Storch's blog, Amalah.com, which gets its name from a nickname given to Amy by a co-worker, was initially a humor-personal memoir blog. But since she had her first child in 2005, it's been considered a "mommy" blog, of which there are many.
In 2006, Storch quit her job as managing editor for a financial publishing company to be a full-time blogger working from home while raising a family. She also branched out beyond her own blog, and now blogs for sites including ClubMom, TheStir, Babble, AlphaMom and, in 2007, she co-founded Mamapop.com, an entertainment-culture site for parents.
Expenses to consider
Storch says the ads at the top of a blog or website -- banner ads -- are paid on a CPM basis (cost per thousand readers). "In the heyday, you might get (advertising) campaigns for $15 or $20 CPM," Storch says. "This month, my highest CPM ad is paying $6. Most are around $2 or $3."
That can work out pretty well if you have an audience; Storch says Amalah.com has about 700,000 page views a month. But if you're only getting, say, 1,200 page views a month, you might only make enough to treat your family to a night out at McDonald's.
Even if you're pulling in enough money to pay the mortgage, Storch says bloggers have to remember they're going to pay commission to their ad network, taxes on their blogging income, and hosting and Internet fees. Plus, she pays for childcare.
"If Amalah was all I was doing, I'd be completely freaking out. Diversify, folks," she says.
Write what you know
Sure, you can start your blog as a memoir, which worked for Storch. But if you have expertise that people pay for in the non-blog world, definitely consider blogging about that.
"It's not enough to just know how to write well, but you have to write something that provides value to the reader," Bodnar says. "When they feel they are getting something out of it, they are going to keep coming back. What that 'something' is that keeps them coming back is going to differ by the person and type of blog. Some people visit a blog day after day for advice, recipes, celebrity gossip or just to be inspired."
And some people visit a blog to learn more about real estate investment trusts. Brad Thomas is a textbook example of someone who has turned blogging into a viable profession, although it isn't his only income. He is a senior vice president at Bull Realty, a commercial real estate firm in Atlanta, who also works as a consultant.

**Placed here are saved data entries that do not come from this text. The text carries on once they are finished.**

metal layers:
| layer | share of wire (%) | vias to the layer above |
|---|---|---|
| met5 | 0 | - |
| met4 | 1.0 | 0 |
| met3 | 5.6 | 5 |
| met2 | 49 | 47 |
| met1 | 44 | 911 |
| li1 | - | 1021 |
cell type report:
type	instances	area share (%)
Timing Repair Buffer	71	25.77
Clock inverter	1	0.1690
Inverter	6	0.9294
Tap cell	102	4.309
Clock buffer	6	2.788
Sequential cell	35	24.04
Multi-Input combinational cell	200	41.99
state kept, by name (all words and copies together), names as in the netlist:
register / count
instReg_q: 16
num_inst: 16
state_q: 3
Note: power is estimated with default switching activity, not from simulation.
===== config.mk =====
export PLATFORM = sky130hd
export DESIGN_NAME = trig_frame_gate
export DESIGN_NICKNAME = d
export VERILOG_FILES = /design/src/rtl/trig_frame_gate.sv
export SDC_FILE = /design/constraint.sdc
export NUM_CORES = 1
export LEC_CHECK = 0
export BUFFER_PORTS_ARGS = -buffer_cell sky130_fd_sc_hd__buf_4
export CAP_MARGIN = 0
export CORE_MARGIN = 2
export CORE_UTILIZATION = 40
export DETAILED_ROUTE_END_ITERATION = 7
export HOLD_SLACK_MARGIN = 0.12
export SYNTH_ARGS = -nofsm -noshare
export SYNTH_HDL_FRONTEND = slang
export SYNTH_SLANG_ARGS = --single-unit

===== constraint.sdc =====
create_clock -name clk -period 2.35 [get_ports clk]
set_clock_uncertainty 0.15 [all_clocks]
set_input_delay 0.1175 -clock clk [delete_from_list [all_inputs] [get_ports clk]]
set_output_delay 0.1175 -clock clk [all_outputs]
set_load 0.005 [all_outputs]
===== src/rtl/stopwatch_up_pkg.sv =====
// Shared types and constants for the count-up BCD seconds stopwatch.
package stopwatch_up_pkg;

  localparam int DIGIT_W = 4;

  typedef enum logic [1:0] {
    ST_IDLE  = 2'd0,
    ST_RUN   = 2'd1,
    ST_PAUSE = 2'd2,
    ST_DONE  = 2'd3
  } state_t;

  localparam logic [15:0] LED_ALL = 16'hFFFF;
  localparam logic [15:0] LED_RUN = 16'h0001;
  localparam logic [15:0] LED_LAP = 16'h0002;
  localparam logic [15:0] LED_OFF = 16'h0000;

  // Next value of a single BCD digit counting 0..9.
  function automatic logic [DIGIT_W-1:0] bcd_next(input logic [DIGIT_W-1:0] d);
    return (d == 4'd9) ? 4'd0 : d + 4'd1;
  endfunction

endpackage


===== src/rtl/stopwatch_up_bcd_up.sv =====
// One BCD digit that counts up on inc and wraps to 0 after reaching limit.
module bcd_up
  import stopwatch_up_pkg::*;
(
  input  logic               clk,
  input  logic               rst_h,
  input  logic               clr,
  input  logic               inc,
  input  logic [DIGIT_W-1:0] limit,
  output logic [DIGIT_W-1:0] q,
  output logic               carry
);

  logic [DIGIT_W-1:0] q_q;
  logic [DIGIT_W-1:0] q_d;
  logic               wrap;

  assign wrap  = inc && (q_q == limit);
  assign carry = wrap;
  assign q     = q_q;

  always_comb begin
    q_d = q_q;
    if (clr) begin
      q_d = '0;
    end else if (inc) begin
      q_d = wrap ? '0 : q_q + 4'd1;
    end
  end

  always_ff @(posedge clk) begin
    if (rst_h) begin
      q_q <= '0;
    end else begin
      q_q <= q_d;
    end
  end

endmodule


===== src/rtl/stopwatch_up.sv =====
// Count-up BCD seconds stopwatch with start/pause and lap/clear buttons.
// Optional lap-hold display is enabled by defining STOPWATCH_LAP_EN.
module stopwatch_up
  import stopwatch_up_pkg::*;
#(
  parameter logic [3:0] LIMIT_TENS = 4'd3,
  parameter logic [3:0] LIMIT_ONES = 4'd0
) (
  input  logic         clk,
  input  logic         rst_h,
  input  logic         tick_1hz,
  input  logic         start_pulse,
  input  logic         lap_pulse,
  output logic [3:0]   value1,
  output logic [3:0]   value0,
  output logic         running,
  output logic         done,
  output logic [15:0]  led,
  output state_t       state_dbg
);

  // Handshake: tick_1hz, start_pulse and lap_pulse are one-clk-wide
  // strobes with no ready/back-pressure; each is consumed on the edge it is seen.
  state_t             state_q;
  logic               running_q;
  logic               done_q;
  logic [15:0]        led_q;
  logic [DIGIT_W-1:0] ones_q;
  logic [DIGIT_W-1:0] tens_q;
  logic [DIGIT_W-1:0] ones_d;
  logic [DIGIT_W-1:0] tens_d;
  logic               ones_carry;
  logic               tens_carry_unused;
  logic               run_tick;
  logic               hit;
  logic               clr;

  assign run_tick = (state_q == ST_RUN) && tick_1hz;

  // Look-ahead of the incremented count, so DONE is entered on the same edge.
  assign ones_d = bcd_next(ones_q);
  assign tens_d = (ones_q == 4'd9) ? tens_q + 4'd1 : tens_q;
  assign hit    = run_tick && (tens_d == LIMIT_TENS) && (ones_d == LIMIT_ONES);

  assign clr = ((state_q == ST_DONE)  && start_pulse) ||
               ((state_q == ST_PAUSE) && lap_pulse && !start_pulse);

  bcd_up u_ones (
    .clk   (clk),
    .rst_h (rst_h),
    .clr   (clr),
    .inc   (run_tick),
    .limit (4'd9),
    .q     (ones_q),
    .carry (ones_carry)
  );

  bcd_up u_tens (
    .clk   (clk),
    .rst_h (rst_h),
    .clr   (clr),
    .inc   (ones_carry),
    .limit (LIMIT_TENS),
    .q     (tens_q),
    .carry (tens_carry_unused)
  );

`ifdef STOPWATCH_LAP_EN
  logic               hold_q;
  logic [DIGIT_W-1:0] snap1_q;
  logic [DIGIT_W-1:0] snap0_q;
`endif

  always_ff @(posedge clk) begin
    if (rst_h) begin
      state_q   <= ST_IDLE;
      running_q <= 1'b0;
      done_q    <= 1'b0;
      led_q     <= LED_OFF;
`ifdef STOPWATCH_LAP_EN
      hold_q    <= 1'b0;
      snap1_q   <= '0;
      snap0_q   <= '0;
`endif
    end else begin
      case (state_q)
        ST_IDLE: begin
          if (start_pulse) begin
            state_q   <= ST_RUN;
            running_q <= 1'b1;
            led_q     <= LED_RUN;
          end
        end
        ST_RUN: begin
          if (hit) begin
            state_q   <= ST_DONE;
            running_q <= 1'b0;
            done_q    <= 1'b1;
            led_q     <= LED_ALL;
`ifdef STOPWATCH_LAP_EN
            hold_q    <= 1'b0;
`endif
          end else if (start_pulse) begin
            state_q   <= ST_PAUSE;
            running_q <= 1'b0;
            led_q     <= LED_OFF;
`ifdef STOPWATCH_LAP_EN
            hold_q    <= 1'b0;
`endif
          end
`ifdef STOPWATCH_LAP_EN
          else if (lap_pulse) begin
            hold_q  <= !hold_q;
            snap1_q <= tens_q;
            snap0_q <= ones_q;
            led_q   <= hold_q ? LED_RUN : (LED_RUN | LED_LAP);
          end
`endif
        end
        ST_PAUSE: begin
          if (start_pulse) begin
            state_q   <= ST_RUN;
            running_q <= 1'b1;
            led_q     <= LED_RUN;
          end else if (lap_pulse) begin
            state_q   <= ST_IDLE;
          end
        end
        default: begin
          if (start_pulse) begin
            state_q <= ST_IDLE;
            done_q  <= 1'b0;
            led_q   <= LED_OFF;
          end
        end
      endcase
    end
  end

`ifdef STOPWATCH_LAP_EN
  assign value1 = hold_q ? snap1_q : tens_q;
  assign value0 = hold_q ? snap0_q : ones_q;
`else
  assign value1 = tens_q;
  assign value0 = ones_q;
`endif

  assign running   = running_q;
  assign done      = done_q;
  assign led       = led_q;
  assign state_dbg = state_q;

endmodule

Still, his blog, called the Intelligent REIT Investor, has taken off.
In 2010, Thomas says, "I started basically writing and blogging just as a hobby. It was something I liked to do, and the real estate market wasn't very strong, so I just thought I'd write about it."

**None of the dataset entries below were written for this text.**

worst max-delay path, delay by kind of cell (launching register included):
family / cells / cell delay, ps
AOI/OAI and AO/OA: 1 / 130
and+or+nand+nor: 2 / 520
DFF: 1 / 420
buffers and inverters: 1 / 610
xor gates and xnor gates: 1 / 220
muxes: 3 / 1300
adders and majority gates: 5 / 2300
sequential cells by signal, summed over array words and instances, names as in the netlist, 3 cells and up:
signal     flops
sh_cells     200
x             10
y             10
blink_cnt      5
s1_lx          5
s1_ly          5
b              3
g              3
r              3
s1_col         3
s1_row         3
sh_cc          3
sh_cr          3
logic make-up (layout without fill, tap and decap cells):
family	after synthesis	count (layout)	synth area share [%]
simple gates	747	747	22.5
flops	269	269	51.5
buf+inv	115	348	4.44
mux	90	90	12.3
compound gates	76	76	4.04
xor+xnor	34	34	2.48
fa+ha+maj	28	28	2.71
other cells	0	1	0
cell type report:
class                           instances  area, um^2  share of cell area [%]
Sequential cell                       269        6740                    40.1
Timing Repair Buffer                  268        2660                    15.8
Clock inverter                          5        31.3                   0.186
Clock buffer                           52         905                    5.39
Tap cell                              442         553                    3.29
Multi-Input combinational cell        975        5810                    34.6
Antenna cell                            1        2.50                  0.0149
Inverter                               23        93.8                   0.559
$ cat src/rtl/seq_mag_comp.sv
// Sequential magnitude comparator: scans two captured operands one digit
// per cycle, MSB digit first, and stops at the first differing digit.
// Signed compares are turned into unsigned ones by flipping both MSBs at
// capture time.
module seq_mag_comp
    import comp_pkg::*;
#(
    parameter  int WIDTH = DEF_WIDTH,
    parameter  int DIGIT = DEF_DIGIT,
    localparam int NDIG  = calc_ndig(WIDTH, DIGIT),
    localparam int IDX_W = calc_idx_w(NDIG),
    localparam int CYC_W = calc_cyc_w(NDIG)
) (
    input  logic             clk,
    input  logic             rst,
    input  logic             start,
    input  logic             signed_mode,
    input  logic [WIDTH-1:0] a,
    input  logic [WIDTH-1:0] b,
    output logic             busy,
    output logic             done,
    output logic             less,
    output logic             greater,
    output logic             equal,
    output logic [CYC_W-1:0] cycles
);

    state_t             r_state;
    state_t             w_next_state;
    logic [WIDTH-1:0]   r_a;
    logic [WIDTH-1:0]   r_b;
    logic [IDX_W-1:0]   r_idx;
    logic               r_busy;
    logic               r_done;
    logic               r_less;
    logic               r_greater;
    logic               r_equal;
    logic [CYC_W-1:0]   r_cycles;

    logic [WIDTH-1:0]   w_msb_mask;
    logic [DIGIT-1:0]   w_slice_a;
    logic [DIGIT-1:0]   w_slice_b;
    logic               w_lt;
    logic               w_gt;
    logic               w_eq;
    logic               w_accept;
    logic               w_last_digit;
    logic [CYC_W-1:0]   w_cycles_k;

    // A new compare is taken in any state except while scanning.
    assign w_accept     = start && (r_state != S_SCAN);
    assign w_msb_mask   = {signed_mode, {(WIDTH-1){1'b0}}};
    assign w_last_digit = (r_idx == {IDX_W{1'b0}});
    // Digits examined so far, counting the current one.
    assign w_cycles_k   = CYC_W'(NDIG) - CYC_W'(r_idx);

    // AND-OR mux selecting the digit slice addressed by the scan index.
    always_comb begin
        w_slice_a = {DIGIT{1'b0}};
        w_slice_b = {DIGIT{1'b0}};
        for (int i = 0; i < NDIG; i++) begin
            w_slice_a = w_slice_a | (r_a[i*DIGIT +: DIGIT] & {DIGIT{r_idx == IDX_W'(i)}});
            w_slice_b = w_slice_b | (r_b[i*DIGIT +: DIGIT] & {DIGIT{r_idx == IDX_W'(i)}});
        end
    end

    digit_comp #(
        .DIGIT (DIGIT)
    ) u_digit_comp (
        .a  (w_slice_a),
        .b  (w_slice_b),
        .lt (w_lt),
        .gt (w_gt),
        .eq (w_eq)
    );

    // FSM state register.
    always_ff @(posedge clk) begin
        if (rst) begin
            r_state <= S_IDLE;
        end else begin
            r_state <= w_next_state;
        end
    end

    // FSM next-state logic: early exit on a differing digit or after the last digit.
    always_comb begin
        w_next_state = r_state;
        case (r_state)
            S_IDLE: begin
                if (w_accept) begin
                    w_next_state = S_SCAN;
                end else begin
                    w_next_state = S_IDLE;
                end
            end
            S_SCAN: begin
                if (!w_eq || w_last_digit) begin
                    w_next_state = S_DONE;
                end else begin
                    w_next_state = S_SCAN;
                end
            end
            S_DONE: begin
                if (w_accept) begin
                    w_next_state = S_SCAN;
                end else begin
                    w_next_state = S_IDLE;
                end
            end
            default: begin
                w_next_state = S_IDLE;
            end
        endcase
    end

    // Operand capture, digit index walk, registered status and held result.
    always_ff @(posedge clk) begin
        if (rst) begin
            r_a       <= {WIDTH{1'b0}};
            r_b       <= {WIDTH{1'b0}};
            r_idx     <= {IDX_W{1'b0}};
            r_busy    <= 1'b0;
            r_done    <= 1'b0;
            r_less    <= 1'b0;
            r_greater <= 1'b0;
            r_equal   <= 1'b0;
            r_cycles  <= {CYC_W{1'b0}};
        end else begin
            r_busy <= (w_next_state == S_SCAN);
            r_done <= (w_next_state == S_DONE);
            if (w_accept) begin
                r_a   <= a ^ w_msb_mask;
                r_b   <= b ^ w_msb_mask;
                r_idx <= IDX_W'(NDIG - 1);
            end else if (r_state == S_SCAN) begin
                if (!w_eq) begin
                    r_less    <= w_lt;
                    r_greater <= w_gt;
                    r_equal   <= 1'b0;
                    r_cycles  <= w_cycles_k;
                end else if (w_last_digit) begin
                    r_less    <= 1'b0;
                    r_greater <= 1'b0;
                    r_equal   <= 1'b1;
                    r_cycles  <= CYC_W'(NDIG);
                end else begin
                    r_idx <= r_idx - IDX_W'(1);
                end
            end
        end
    end

    assign busy    = r_busy;
    assign done    = r_done;
    assign less    = r_less;
    assign greater = r_greater;
    assign equal   = r_equal;
    assign cycles  = r_cycles;

endmodule
File: config.mk
export PLATFORM = sky130hd
export DESIGN_NAME = cnoc_portal_mux
export DESIGN_NICKNAME = d
export VERILOG_FILES = /design/src/rtl/cnoc_pkg.sv /design/src/rtl/cnoc_msg_fifo.sv /design/src/rtl/cnoc_portal_mux.sv
export SDC_FILE = /design/constraint.sdc
export NUM_CORES = 1
export LEC_CHECK = 0
export CORE_MARGIN = 8
export CORE_UTILIZATION = 55
export DETAILED_ROUTE_END_ITERATION = 16
export GPL_TIMING_DRIVEN = 0
export PLACE_DENSITY = 0.92
export SLEW_MARGIN = 20
export SYNTH_ARGS = -nofsm -noshare
export SYNTH_HDL_FRONTEND = slang
export SYNTH_HIERARCHICAL = 1
export SYNTH_SLANG_ARGS = --single-unit
export TNS_END_PERCENT = 5
File: constraint.sdc
create_clock -name CLK -period 7.05 [get_ports CLK]
set_input_delay 1.7625 -clock CLK [delete_from_list [all_inputs] [get_ports CLK]]
set_output_delay 1.7625 -clock CLK [all_outputs]
set_load 0.05 [all_outputs]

He quickly built up a following, with 10,000 to 20,000 page views a month. "I thought that was a lot back then," Thomas says. Now, three years later, he's seeing up to half a million page views per month.
Not digging ditches
It's also time-consuming. A lot of people ask Thomas if he sleeps at night, and he does, but he says there are many late nights where his energy is spent, but he'll "find a way to push that last sentence out."
Jill Smokler agrees, also noting that much of the work in blogging isn't blogging itself, but getting your name out there, which usually means writing on someone else's blog.
"In the mommy-blogging community, commenting is key," says Smokler, who is based in Baltimore and writes Scary Mommy. "Find blogs which you somehow connect with and comment on them. Click on the blogs belonging to the other people commenting and comment on them. Comment anywhere and everywhere you can, linking your URL. Are you sensing a theme?"
She knows of what she speaks. Smokler's blog helped her land two book deals. Her second book, "Motherhood Comes Naturally (and Other Vicious Lies)" just came out. It looks easy, but it isn't, Smoker says: "Very few blogs strike gold with a crazy viral post. I'm still trying after five years."